Dünya o kadar geniş ve boş ki günümüz insanın bile kirletemediği ormanlar ve üzemediği insanlar var.

Geniş tarlalar, uzun ağaçlar, renkli çiçekler, derin sular, uçan kuşlar, bir konserve yerine temiz sularda yüzen balıklar. Parılyadan gözler, gülen yüzler, renkli giysiler, kitaplar, yıldızlar, yüzükler ve kediler

Saat sabah 10 civarıydı.
Dün gece geç uyumam sebebiyle hala uykumu almamıştım. Israrla çalan kapı ve annemin çağırışlarıyla yerimden kalktım. Annem kapıya bakmaya gittiğinde perdememi aralayarak şarjdan telefonumu yine aynı mesajlar.
Hiçbirini cevaplarken yüzümün gülmediği iyi geceler veya Günaydın mesajları

-İyi gecelerr
23:34

-Gunaydin
08:45

- Jennie ben yan komşun

Son mesajın dikkatimi çekmesiyle günaydın yazarak sohbete girdim en fazla 10 saniye sonra annemin bağırmasıyla yerimde irkildim "Tae Jungkook kapıda gel çabuk"

Jungkook, dün gece özür için evine gittiğim puding çocuk. Büyük ihtimalle Jennie onun ablası veya kardeşiydi. İşime yarayabilirdi ama bu onla uğraşman gerektiği anlamınada geliyordu ve bunu hiç istemiyorumdum. Dünkü can sıkıcı sohbetinden sonra koşarak eve gitmediğim için kendimi kutluyordum.

Yinede annemin sonraki bağırışıyla ayaklanıp kapıya ilerledim.

Puding çocuk; Siyah eşofman üstüne captan amerika desenli kısa kollu tişörtu vardı

Kafamı sallayıp konuşmasını bekledim

"Kedim doğurmuş gel bak birsuru minik bebek kedi var biri sana benziyor hatta" sondaki cümlesi dudaklarımın kıvrılmasına sebep olsa da yeniden kaşlarımla çatıp cevabımı verdim "Birkaç kedi için kendimi yoramam git başımdan"

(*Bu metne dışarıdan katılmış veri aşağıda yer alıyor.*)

module sakebi_bin2gray #(
  parameter WIDTH = 2
)(
  input  wire [WIDTH-1:0] i_bin,
  output wire [WIDTH-1:0] o_gray
);
  generate
    for(genvar i = 0; i < WIDTH; i=i+1) begin : GEN_BIN2GRAY
      if(i == WIDTH-1) begin
        assign o_gray[i] = i_bin[i];
      end else begin
        assign o_gray[i] = i_bin[i] ^ i_bin[i+1];
      end
    end
  endgenerate
endmodule
module sakebi_gray2bin #(
  parameter WIDTH = 2
)(
  input  wire [WIDTH-1:0] i_gray,
  output wire [WIDTH-1:0] o_bin
);
  generate
    for(genvar i = WIDTH-1; 0 <= i; i=i-1) begin : GEN_GRAY2BIN
      if(i == WIDTH-1) begin
        assign o_bin[i] = i_gray[WIDTH-1];
      end else begin
        assign o_bin[i] = ^i_gray[WIDTH-1:i];
      end
    end
  endgenerate
endmodule
module sakebi_rmii_tx #(
  parameter DATA_WIDTH = 8
) (
  input wire                    i_rmii_REF_CLK,
  output reg                    o_rmii_TX_EN,
  output reg [1:0]              o_rmii_TXD,
  input wire                    i_axis_ACLK,
  input wire                    i_axis_ARESETn,
  input wire                    i_axis_TVALID,
  input wire [DATA_WIDTH-1:0]   i_axis_TDATA
);
  wire                  w_afifo_wr_ready;
  reg                   r_afifo_wr_en;
  reg [DATA_WIDTH-1:0]  r_afifo_wr_data;
  reg [DATA_WIDTH-1:0]  r_tdata;
  reg                   r_tvalid;
  always @(posedge i_axis_ACLK, negedge i_axis_ARESETn) begin
    if(!i_axis_ARESETn) begin
      r_tdata   <= {DATA_WIDTH{1'b0}};
      r_tvalid  <= 1'b0;
    end else begin
      r_tdata   <= i_axis_TDATA;
      r_tvalid  <= i_axis_TVALID;
    end
  end
  always @(posedge i_axis_ACLK, negedge i_axis_ARESETn) begin
    if(!i_axis_ARESETn) begin
      r_afifo_wr_en   <= 1'b0;
      r_afifo_wr_data <= 0;
    end else begin
      if(r_tvalid) begin
        r_afifo_wr_en   <= 1'b1;
        r_afifo_wr_data <= r_tdata;
      end else begin
        r_afifo_wr_en   <= 1'b0;
        r_afifo_wr_data <= 0;
      end
    end
  end
  wire                  w_afifo_rd_ready;
  reg                   r_afifo_rd_en;
  wire [DATA_WIDTH-1:0] w_afifo_rd_data;
  sakebi_async_fifo #(
    .DEPTH  (16 )
  ) afifo (
    .i_wr_clk   (i_axis_ACLK        ),
    .i_wr_rstn  (i_axis_ARESETn     ),
    .o_wr_ready (w_afifo_wr_ready   ),
    .i_wr_en    (r_afifo_wr_en      ),
    .i_wr_data  (r_afifo_wr_data    ),
    .i_rd_clk   (i_rmii_REF_CLK     ),
    .i_rd_rstn  (1'b1               ),
    .o_rd_ready (w_afifo_rd_ready   ),
    .i_rd_en    (r_afifo_rd_en      ),
    .o_rd_data  (w_afifo_rd_data    )
  );
  reg [3:0] r_rmii_state;
  localparam RMII_IDLE      = 4'h0;
  localparam RMII_PREAMBLE  = 4'b1;
  localparam RMII_SFD       = 4'h2;
  localparam RMII_DATA      = 4'h3;
  localparam RMII_ERROR     = 4'hf;
  reg [DATA_WIDTH-1:0]  r_rmii_fifo;
  reg [7:0]             r_rmii_data_cnt;
  reg [7:0] r_rmii_preamble_cnt;
  always @(posedge i_rmii_REF_CLK, negedge i_axis_ARESETn) begin
    if(!i_axis_ARESETn) begin
      o_rmii_TX_EN  <= 1'b0;
      o_rmii_TXD    <= 2'b00;
      r_afifo_rd_en <= 1'b0;
      r_rmii_state  <= RMII_IDLE;
    end else begin
      case(r_rmii_state)
        RMII_IDLE       : begin
          o_rmii_TX_EN  <= 1'b0;
          o_rmii_TXD    <= 2'b00;
          r_afifo_rd_en <= 1'b0;
          if(w_afifo_rd_ready) begin
            r_rmii_state    <= RMII_PREAMBLE;
          end else begin
            r_rmii_state    <= r_rmii_state;
          end
        end
        RMII_PREAMBLE   : begin
          o_rmii_TX_EN  <= 1'b1;
          o_rmii_TXD    <= 2'b01;
          if(r_rmii_preamble_cnt == 8'h1e) begin
            r_afifo_rd_en       <= 1'b1;
            r_rmii_state        <= RMII_SFD;
            r_rmii_preamble_cnt <= 8'h00;
          end else begin
            r_rmii_state        <= r_rmii_state;
            r_rmii_preamble_cnt <= r_rmii_preamble_cnt + 8'h01;
          end
        end
        RMII_SFD        : begin
          r_rmii_data_cnt   <= 8'h00;
          o_rmii_TX_EN      <= 1'b1;
          o_rmii_TXD        <= 2'b11;
          r_rmii_state      <= RMII_DATA;
          r_afifo_rd_en     <= 1'b0;
        end
        RMII_DATA       : begin
          if((r_rmii_data_cnt == 8'h03) && (w_afifo_rd_ready == 1'b0)) begin
            r_afifo_rd_en   <= 1'b0;
            r_rmii_state    <= RMII_IDLE;
            r_rmii_data_cnt <= 8'h00;
            o_rmii_TXD      <= r_rmii_fifo[1:0];
            r_rmii_fifo     <= {2'b00, r_rmii_fifo[7:2]};
          end else if(r_rmii_data_cnt == 8'h00) begin
            r_afifo_rd_en   <= 1'b0;
            r_rmii_state    <= r_rmii_state;
            r_rmii_data_cnt <= r_rmii_data_cnt + 8'h01;
            o_rmii_TXD      <= w_afifo_rd_data[1:0];
            r_rmii_fifo     <= {2'b00, w_afifo_rd_data[7:2]};
          end else if(r_rmii_data_cnt == 8'h03) begin
            r_afifo_rd_en   <= 1'b0;
            r_rmii_state    <= r_rmii_state;
            r_rmii_data_cnt <= 8'h00;
            o_rmii_TXD      <= r_rmii_fifo[1:0];
            r_rmii_fifo     <= {2'b00, r_rmii_fifo[7:2]};
          end else if(r_rmii_data_cnt == 8'h02) begin
            r_afifo_rd_en   <= w_afifo_rd_ready;
            r_rmii_state    <= r_rmii_state;
            r_rmii_data_cnt <= r_rmii_data_cnt + 8'h01;
            o_rmii_TXD      <= r_rmii_fifo[1:0];
            r_rmii_fifo     <= {2'b00, r_rmii_fifo[7:2]};
          end else begin
            r_afifo_rd_en   <= 1'b0;
            r_rmii_state    <= r_rmii_state;
            r_rmii_data_cnt <= r_rmii_data_cnt + 8'h01;
            o_rmii_TXD      <= r_rmii_fifo[1:0];
            r_rmii_fifo     <= {2'b00, r_rmii_fifo[7:2]};
          end
        end
        default         : begin
          r_rmii_state  <= RMII_IDLE;
        end
      endcase
    end
  end
endmodule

Kapıyı kapatmak için içeriyle yöneldiğimde bileğinden çekiştirdi
"Lütfen hadi gel lüften" bileğimi çekip eve girdikten sonra aklıma gelen şeyle arkasına dönüp mızmızlanan çocuğa döndüm "Kook" ani heyecanla dönüp baktığında devam ettim "Jennie ablan mı?" Yüzü anlık olarak düşsede yanaklarını şişirip gizlemeye çalıştı.

"Hm evet ablam hatta oda aşağıda kedilerle!"

Ayağıma hızla geçirdiğim ayakkabılarımla saçımı ellerimle arkaya doğru taradım "Hadi gidelim"

"Sahiden mi?" Kafamı sallayıp onayladıktan sonra merdivenlere yöneldim. O asansöre binecekken merdivenlerden inen beni görünce oda merdivenlere yöneldi.

Kapıyı aralayıp dışarı çıktıktan sonra ön bahçeye ilerledim. Benim ön bahçeye ilerlediğimi gören Jungkook kolumdan tutup çekiştirmeye başladı "Burdan hyung" diyerek arka bahçeye doğru çekiştirerek götürmeye başladı.

"Jungkook kolumu çekiştirip durma hiç hoşuma gitmiyor bu" beyaz küçük parmaklarını yavaşca esmer tenimden çekip kafasını salladı "Ben senin hoşuna gidiyor sanıyordum"

"Gram hoşuma gitmiyor uyuz oluyorum" kafasını eğip ayaklarına baktı "Tamam birdaha yapmam" O yavaş adımlarla arka bahçeye ilerlerken arkasından yürüyordum.

Arka bahçeye ulaştığımızda çimenlik zemine diz çökmüş, anne kedinin karnını seven kahverengi saçlı kız vardı.

Bizim geldiğimizi görmesiyle selamlamış tekli banka oturmuştu.

Ben yanına oturduğumda Jungkook kedilerin yanına ilerlemişti.

Jennie;Kısa boylu ama Jungkooktan yaklaşık 10 santim uzun, güzel yüzlü pozitif bir kızdı.